**SUPPLIED ENTRIES**
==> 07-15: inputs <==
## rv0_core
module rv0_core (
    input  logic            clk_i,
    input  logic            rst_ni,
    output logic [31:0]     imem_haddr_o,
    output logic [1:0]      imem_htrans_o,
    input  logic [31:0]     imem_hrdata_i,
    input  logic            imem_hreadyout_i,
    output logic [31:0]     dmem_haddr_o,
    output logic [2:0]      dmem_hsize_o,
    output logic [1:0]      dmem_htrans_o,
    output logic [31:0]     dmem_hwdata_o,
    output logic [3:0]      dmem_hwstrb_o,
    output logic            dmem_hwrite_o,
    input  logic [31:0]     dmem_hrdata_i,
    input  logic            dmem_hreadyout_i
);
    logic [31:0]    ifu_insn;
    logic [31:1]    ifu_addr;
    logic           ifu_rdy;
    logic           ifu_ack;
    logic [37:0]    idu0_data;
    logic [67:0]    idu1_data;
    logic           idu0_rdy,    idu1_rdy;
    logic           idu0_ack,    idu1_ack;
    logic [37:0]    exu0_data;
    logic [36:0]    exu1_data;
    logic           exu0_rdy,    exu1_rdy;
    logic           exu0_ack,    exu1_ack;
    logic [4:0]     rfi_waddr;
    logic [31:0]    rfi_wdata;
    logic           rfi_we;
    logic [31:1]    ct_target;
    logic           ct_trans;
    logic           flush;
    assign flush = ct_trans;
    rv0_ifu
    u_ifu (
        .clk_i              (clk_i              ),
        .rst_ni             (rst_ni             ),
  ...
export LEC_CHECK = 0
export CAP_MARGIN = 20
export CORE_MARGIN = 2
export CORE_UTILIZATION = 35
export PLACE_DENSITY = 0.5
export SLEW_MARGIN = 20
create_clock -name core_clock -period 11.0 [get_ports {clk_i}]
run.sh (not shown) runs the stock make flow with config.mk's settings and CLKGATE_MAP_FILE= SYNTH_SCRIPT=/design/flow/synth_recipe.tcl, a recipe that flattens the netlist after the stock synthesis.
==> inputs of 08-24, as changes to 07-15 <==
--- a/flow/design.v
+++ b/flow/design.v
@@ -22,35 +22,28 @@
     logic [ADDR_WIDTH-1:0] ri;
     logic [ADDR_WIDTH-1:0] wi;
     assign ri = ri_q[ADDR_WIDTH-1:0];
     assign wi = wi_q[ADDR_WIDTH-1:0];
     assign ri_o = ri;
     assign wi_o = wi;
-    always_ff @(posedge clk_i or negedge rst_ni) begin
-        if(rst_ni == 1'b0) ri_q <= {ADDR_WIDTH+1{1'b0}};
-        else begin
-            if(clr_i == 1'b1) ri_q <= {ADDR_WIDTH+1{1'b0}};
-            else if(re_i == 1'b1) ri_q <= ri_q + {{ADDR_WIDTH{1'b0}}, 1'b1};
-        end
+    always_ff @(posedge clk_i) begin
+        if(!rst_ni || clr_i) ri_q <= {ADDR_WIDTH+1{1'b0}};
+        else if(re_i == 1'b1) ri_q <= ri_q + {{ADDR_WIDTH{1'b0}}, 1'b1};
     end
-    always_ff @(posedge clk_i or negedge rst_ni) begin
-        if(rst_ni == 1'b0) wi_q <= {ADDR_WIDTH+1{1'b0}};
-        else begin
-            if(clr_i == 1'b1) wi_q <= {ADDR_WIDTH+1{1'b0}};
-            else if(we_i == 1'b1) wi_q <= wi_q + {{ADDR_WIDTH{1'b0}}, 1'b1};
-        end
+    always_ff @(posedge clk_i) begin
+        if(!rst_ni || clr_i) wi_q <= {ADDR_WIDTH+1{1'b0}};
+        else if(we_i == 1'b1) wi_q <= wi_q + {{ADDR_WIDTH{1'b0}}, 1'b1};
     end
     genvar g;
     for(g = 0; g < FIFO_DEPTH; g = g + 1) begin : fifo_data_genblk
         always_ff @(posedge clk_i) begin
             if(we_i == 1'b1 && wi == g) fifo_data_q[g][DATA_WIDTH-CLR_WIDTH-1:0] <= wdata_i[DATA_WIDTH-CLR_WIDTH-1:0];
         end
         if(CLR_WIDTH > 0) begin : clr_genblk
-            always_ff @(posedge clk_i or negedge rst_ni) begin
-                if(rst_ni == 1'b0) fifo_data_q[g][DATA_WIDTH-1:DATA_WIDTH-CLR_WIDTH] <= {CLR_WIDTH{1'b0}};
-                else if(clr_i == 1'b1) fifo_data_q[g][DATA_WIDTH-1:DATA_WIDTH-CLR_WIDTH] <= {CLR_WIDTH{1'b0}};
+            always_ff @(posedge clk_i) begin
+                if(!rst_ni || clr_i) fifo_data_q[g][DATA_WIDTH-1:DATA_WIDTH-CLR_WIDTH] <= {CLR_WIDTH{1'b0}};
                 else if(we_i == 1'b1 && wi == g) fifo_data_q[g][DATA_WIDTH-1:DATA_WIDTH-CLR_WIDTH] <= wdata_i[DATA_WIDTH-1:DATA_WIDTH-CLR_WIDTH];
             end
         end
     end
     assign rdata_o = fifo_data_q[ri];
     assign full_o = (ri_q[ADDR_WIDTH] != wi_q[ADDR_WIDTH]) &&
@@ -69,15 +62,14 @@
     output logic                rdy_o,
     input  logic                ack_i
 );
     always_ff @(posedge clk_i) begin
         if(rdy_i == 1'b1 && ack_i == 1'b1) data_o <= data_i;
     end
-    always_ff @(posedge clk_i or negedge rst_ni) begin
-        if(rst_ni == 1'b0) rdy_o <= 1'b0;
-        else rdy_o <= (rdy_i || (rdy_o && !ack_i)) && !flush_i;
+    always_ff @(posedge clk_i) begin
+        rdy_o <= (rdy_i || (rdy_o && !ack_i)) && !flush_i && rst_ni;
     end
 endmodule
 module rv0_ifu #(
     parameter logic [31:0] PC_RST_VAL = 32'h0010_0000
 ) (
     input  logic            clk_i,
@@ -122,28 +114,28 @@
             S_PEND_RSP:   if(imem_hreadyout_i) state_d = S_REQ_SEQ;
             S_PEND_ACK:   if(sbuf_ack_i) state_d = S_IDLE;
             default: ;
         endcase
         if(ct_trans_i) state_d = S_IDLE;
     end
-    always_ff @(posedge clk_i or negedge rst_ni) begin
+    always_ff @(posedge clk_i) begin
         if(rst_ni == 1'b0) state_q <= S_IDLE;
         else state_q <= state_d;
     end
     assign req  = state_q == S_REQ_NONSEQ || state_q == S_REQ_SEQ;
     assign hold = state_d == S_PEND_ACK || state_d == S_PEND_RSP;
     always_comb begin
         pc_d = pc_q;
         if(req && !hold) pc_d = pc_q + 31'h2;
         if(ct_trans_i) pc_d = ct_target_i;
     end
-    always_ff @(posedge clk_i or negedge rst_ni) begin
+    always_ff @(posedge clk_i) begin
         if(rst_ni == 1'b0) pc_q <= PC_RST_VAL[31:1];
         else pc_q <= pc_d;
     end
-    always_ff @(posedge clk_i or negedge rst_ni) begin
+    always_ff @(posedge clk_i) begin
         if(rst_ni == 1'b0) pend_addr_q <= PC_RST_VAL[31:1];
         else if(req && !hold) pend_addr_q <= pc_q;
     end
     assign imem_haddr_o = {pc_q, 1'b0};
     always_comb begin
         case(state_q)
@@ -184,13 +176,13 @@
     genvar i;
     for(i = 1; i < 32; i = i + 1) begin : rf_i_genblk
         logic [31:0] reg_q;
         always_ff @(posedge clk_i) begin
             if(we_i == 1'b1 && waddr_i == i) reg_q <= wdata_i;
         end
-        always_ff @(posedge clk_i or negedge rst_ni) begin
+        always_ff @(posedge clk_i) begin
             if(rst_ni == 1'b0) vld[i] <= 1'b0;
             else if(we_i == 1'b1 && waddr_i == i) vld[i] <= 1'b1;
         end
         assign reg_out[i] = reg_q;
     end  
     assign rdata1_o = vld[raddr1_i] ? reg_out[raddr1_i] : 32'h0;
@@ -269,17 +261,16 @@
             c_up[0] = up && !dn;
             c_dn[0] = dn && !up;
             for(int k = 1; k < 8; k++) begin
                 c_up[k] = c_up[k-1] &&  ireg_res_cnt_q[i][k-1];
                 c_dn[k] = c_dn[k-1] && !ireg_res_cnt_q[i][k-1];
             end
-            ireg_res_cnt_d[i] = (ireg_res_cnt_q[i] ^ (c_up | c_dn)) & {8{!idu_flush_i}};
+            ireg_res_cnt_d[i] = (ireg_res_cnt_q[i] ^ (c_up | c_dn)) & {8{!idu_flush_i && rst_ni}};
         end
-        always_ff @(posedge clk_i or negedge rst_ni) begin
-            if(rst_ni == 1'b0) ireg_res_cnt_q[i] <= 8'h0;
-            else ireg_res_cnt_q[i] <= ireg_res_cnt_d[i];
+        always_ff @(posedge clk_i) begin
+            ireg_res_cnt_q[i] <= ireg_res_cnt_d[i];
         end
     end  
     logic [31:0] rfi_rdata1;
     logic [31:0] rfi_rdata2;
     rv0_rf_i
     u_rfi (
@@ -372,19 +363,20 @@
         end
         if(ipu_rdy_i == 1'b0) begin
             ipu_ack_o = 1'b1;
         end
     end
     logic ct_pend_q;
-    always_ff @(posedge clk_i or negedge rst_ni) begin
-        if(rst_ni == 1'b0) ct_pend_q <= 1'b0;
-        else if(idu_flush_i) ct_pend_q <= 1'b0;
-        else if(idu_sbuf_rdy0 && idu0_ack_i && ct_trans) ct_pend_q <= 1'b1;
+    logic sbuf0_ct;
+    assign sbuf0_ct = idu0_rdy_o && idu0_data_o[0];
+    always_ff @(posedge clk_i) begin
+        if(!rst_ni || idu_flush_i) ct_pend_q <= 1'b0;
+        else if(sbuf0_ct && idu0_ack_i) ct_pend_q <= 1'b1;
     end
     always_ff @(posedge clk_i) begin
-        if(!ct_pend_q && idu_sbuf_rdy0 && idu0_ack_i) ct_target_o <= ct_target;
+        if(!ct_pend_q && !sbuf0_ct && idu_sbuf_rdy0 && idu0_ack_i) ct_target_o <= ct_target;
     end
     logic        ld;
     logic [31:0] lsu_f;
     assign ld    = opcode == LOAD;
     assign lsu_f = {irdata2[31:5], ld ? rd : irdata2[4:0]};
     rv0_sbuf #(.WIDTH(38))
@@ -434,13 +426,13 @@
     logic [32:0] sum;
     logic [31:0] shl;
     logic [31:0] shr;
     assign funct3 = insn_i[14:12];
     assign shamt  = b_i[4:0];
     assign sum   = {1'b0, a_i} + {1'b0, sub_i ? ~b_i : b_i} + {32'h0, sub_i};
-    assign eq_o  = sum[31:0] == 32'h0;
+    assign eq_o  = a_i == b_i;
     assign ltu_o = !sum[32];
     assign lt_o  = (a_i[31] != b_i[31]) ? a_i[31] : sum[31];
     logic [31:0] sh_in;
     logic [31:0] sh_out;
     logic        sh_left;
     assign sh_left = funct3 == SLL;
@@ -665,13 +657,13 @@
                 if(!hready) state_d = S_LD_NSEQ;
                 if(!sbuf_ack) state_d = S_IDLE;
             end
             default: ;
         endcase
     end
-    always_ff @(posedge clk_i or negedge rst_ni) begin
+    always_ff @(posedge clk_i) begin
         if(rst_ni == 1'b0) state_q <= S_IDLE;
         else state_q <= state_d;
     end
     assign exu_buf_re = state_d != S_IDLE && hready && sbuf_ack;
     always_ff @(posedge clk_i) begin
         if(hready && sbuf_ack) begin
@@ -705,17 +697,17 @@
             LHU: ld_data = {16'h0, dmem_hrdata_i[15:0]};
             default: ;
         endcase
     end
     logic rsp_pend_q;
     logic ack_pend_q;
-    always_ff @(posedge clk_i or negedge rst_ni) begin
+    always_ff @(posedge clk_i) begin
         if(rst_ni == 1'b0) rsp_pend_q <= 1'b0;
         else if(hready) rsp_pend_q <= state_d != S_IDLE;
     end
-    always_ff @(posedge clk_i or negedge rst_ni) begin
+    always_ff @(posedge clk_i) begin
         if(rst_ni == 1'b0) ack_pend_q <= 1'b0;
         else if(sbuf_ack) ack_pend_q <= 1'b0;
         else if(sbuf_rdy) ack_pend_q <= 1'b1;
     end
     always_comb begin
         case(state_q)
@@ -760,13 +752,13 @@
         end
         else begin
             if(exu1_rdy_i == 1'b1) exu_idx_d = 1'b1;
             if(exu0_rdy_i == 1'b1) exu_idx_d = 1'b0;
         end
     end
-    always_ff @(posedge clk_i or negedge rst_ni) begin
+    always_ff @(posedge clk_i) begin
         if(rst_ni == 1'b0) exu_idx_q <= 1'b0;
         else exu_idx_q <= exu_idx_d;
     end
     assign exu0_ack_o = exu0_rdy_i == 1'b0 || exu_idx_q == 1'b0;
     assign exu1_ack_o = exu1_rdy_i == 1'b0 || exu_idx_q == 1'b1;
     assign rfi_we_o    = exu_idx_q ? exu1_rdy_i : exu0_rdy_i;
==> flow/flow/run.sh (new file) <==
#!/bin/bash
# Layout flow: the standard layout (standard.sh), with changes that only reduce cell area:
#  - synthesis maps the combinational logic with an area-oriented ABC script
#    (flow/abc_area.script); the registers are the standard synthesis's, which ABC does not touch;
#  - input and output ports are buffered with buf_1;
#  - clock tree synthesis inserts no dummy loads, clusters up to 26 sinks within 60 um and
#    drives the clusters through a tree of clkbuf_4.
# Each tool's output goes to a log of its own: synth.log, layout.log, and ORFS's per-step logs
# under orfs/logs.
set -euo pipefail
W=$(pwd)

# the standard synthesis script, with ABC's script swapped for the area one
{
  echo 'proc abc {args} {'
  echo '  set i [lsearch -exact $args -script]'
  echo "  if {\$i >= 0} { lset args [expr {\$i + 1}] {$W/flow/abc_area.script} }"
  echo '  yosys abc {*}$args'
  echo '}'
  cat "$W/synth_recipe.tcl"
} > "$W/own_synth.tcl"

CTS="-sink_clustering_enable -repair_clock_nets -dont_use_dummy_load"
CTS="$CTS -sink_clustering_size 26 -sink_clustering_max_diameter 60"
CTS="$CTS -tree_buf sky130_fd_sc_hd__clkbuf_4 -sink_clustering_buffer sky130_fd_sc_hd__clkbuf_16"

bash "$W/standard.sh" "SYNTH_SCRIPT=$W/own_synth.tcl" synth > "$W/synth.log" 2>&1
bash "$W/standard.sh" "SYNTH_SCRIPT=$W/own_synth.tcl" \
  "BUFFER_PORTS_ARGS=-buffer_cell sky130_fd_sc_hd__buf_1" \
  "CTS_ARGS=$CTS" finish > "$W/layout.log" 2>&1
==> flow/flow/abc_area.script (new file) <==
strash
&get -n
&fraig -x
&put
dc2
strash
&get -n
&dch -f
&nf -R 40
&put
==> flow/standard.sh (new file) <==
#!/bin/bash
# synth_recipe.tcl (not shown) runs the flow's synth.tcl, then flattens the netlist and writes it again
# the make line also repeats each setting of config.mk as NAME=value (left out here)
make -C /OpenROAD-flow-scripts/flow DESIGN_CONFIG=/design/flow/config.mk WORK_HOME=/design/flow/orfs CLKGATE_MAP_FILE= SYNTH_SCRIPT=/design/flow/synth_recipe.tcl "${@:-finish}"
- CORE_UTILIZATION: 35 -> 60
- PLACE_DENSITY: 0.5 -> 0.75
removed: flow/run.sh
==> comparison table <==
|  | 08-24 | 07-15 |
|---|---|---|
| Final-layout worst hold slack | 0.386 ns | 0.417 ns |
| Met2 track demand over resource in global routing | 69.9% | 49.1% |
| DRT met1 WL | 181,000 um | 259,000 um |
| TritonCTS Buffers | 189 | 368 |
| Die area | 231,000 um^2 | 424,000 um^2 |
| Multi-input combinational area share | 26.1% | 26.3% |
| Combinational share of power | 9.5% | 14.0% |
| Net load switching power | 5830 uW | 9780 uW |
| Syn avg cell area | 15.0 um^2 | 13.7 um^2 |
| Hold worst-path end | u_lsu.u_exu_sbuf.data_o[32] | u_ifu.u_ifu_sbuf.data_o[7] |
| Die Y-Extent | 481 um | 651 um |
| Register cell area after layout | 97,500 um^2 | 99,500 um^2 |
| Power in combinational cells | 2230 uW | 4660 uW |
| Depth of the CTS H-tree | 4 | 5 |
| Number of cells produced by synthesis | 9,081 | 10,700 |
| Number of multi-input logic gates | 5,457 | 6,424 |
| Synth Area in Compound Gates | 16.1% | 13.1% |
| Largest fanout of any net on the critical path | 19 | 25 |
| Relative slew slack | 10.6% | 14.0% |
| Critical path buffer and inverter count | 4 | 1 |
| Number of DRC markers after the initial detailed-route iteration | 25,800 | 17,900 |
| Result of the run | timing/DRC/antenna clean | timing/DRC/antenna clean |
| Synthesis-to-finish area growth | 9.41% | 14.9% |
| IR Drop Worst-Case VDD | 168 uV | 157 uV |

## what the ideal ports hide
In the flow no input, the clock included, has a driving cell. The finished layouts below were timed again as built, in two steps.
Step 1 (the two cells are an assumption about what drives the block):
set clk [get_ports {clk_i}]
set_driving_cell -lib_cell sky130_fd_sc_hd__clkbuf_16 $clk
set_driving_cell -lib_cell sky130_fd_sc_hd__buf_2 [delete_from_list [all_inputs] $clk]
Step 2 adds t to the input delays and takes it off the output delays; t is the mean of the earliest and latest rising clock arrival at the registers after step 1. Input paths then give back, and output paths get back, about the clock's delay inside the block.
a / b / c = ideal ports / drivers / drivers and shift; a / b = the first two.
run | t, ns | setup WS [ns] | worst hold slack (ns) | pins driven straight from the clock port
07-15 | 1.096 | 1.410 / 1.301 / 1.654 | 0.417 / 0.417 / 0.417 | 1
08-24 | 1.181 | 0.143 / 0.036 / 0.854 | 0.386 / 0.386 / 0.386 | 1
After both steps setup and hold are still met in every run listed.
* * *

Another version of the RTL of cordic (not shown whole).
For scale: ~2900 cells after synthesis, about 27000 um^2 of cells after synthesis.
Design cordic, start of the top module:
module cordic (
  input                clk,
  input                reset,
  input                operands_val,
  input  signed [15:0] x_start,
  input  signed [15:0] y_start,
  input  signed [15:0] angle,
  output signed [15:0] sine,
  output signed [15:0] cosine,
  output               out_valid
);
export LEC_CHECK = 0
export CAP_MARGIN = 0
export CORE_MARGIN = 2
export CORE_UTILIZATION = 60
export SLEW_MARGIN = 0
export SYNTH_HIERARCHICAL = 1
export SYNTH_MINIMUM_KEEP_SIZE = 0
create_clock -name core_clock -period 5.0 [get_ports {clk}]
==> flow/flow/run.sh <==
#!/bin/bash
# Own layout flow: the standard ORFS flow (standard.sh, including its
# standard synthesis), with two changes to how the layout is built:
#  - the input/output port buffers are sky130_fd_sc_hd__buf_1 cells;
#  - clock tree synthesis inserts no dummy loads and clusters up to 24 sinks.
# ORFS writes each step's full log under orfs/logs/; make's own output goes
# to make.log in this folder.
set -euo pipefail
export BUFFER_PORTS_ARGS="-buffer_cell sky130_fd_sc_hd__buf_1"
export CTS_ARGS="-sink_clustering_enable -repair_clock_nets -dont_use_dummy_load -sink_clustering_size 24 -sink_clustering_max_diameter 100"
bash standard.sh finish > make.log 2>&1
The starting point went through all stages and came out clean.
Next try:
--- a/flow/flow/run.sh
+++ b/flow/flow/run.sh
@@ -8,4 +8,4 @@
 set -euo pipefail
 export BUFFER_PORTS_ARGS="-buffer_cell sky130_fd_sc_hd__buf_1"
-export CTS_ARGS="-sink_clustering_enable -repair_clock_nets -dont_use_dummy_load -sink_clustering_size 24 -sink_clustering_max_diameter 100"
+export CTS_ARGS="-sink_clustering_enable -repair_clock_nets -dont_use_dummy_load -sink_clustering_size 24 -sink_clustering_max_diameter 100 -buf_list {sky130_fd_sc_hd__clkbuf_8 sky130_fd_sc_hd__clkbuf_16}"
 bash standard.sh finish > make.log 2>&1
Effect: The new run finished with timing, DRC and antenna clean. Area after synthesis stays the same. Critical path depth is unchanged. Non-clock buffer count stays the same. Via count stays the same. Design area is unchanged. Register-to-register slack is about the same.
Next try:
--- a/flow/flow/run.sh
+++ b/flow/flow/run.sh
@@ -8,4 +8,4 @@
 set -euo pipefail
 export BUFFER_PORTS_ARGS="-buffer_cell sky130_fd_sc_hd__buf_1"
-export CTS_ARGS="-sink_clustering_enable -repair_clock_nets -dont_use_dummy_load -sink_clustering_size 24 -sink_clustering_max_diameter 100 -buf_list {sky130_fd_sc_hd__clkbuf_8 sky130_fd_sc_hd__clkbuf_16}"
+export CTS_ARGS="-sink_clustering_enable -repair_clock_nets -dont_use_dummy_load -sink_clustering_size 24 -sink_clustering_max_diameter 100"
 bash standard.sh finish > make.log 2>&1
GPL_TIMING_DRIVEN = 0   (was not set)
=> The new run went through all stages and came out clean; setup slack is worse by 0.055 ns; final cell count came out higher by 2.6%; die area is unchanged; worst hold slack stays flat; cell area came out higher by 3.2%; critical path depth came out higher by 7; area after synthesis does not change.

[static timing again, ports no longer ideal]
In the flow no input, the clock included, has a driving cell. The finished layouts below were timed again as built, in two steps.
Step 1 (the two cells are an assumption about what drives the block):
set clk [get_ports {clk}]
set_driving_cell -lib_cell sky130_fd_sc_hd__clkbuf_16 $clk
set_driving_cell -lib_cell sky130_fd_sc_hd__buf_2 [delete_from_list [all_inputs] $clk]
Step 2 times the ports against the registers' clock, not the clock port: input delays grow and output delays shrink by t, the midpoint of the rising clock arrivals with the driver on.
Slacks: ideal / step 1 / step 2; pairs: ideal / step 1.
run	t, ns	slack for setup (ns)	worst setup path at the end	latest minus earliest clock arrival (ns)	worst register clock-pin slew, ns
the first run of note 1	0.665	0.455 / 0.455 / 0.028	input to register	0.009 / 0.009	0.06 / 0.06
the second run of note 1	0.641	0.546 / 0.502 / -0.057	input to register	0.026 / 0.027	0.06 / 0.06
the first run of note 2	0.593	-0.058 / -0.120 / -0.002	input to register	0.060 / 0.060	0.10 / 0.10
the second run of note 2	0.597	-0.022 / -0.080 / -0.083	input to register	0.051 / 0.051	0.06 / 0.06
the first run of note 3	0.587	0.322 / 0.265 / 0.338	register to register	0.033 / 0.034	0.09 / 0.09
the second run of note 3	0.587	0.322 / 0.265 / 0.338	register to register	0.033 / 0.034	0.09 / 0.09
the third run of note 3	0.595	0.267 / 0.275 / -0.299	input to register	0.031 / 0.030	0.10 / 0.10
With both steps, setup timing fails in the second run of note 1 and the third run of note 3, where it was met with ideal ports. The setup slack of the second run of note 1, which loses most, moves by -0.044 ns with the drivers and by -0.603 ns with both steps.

**TASK ITEM**
Take the entries above and return only the lines from the one with "lset args [expr" to the one with "-tree_buf sky130_fd_sc_hd__clkbuf_4 -sink_clustering_buffer", both included, unchanged.

**PROBLEM SOLUTION**
  echo "  if {\$i >= 0} { lset args [expr {\$i + 1}] {$W/flow/abc_area.script} }"
  echo '  yosys abc {*}$args'
  echo '}'
  cat "$W/synth_recipe.tcl"
} > "$W/own_synth.tcl"

CTS="-sink_clustering_enable -repair_clock_nets -dont_use_dummy_load"
CTS="$CTS -sink_clustering_size 26 -sink_clustering_max_diameter 60"
CTS="$CTS -tree_buf sky130_fd_sc_hd__clkbuf_4 -sink_clustering_buffer sky130_fd_sc_hd__clkbuf_16"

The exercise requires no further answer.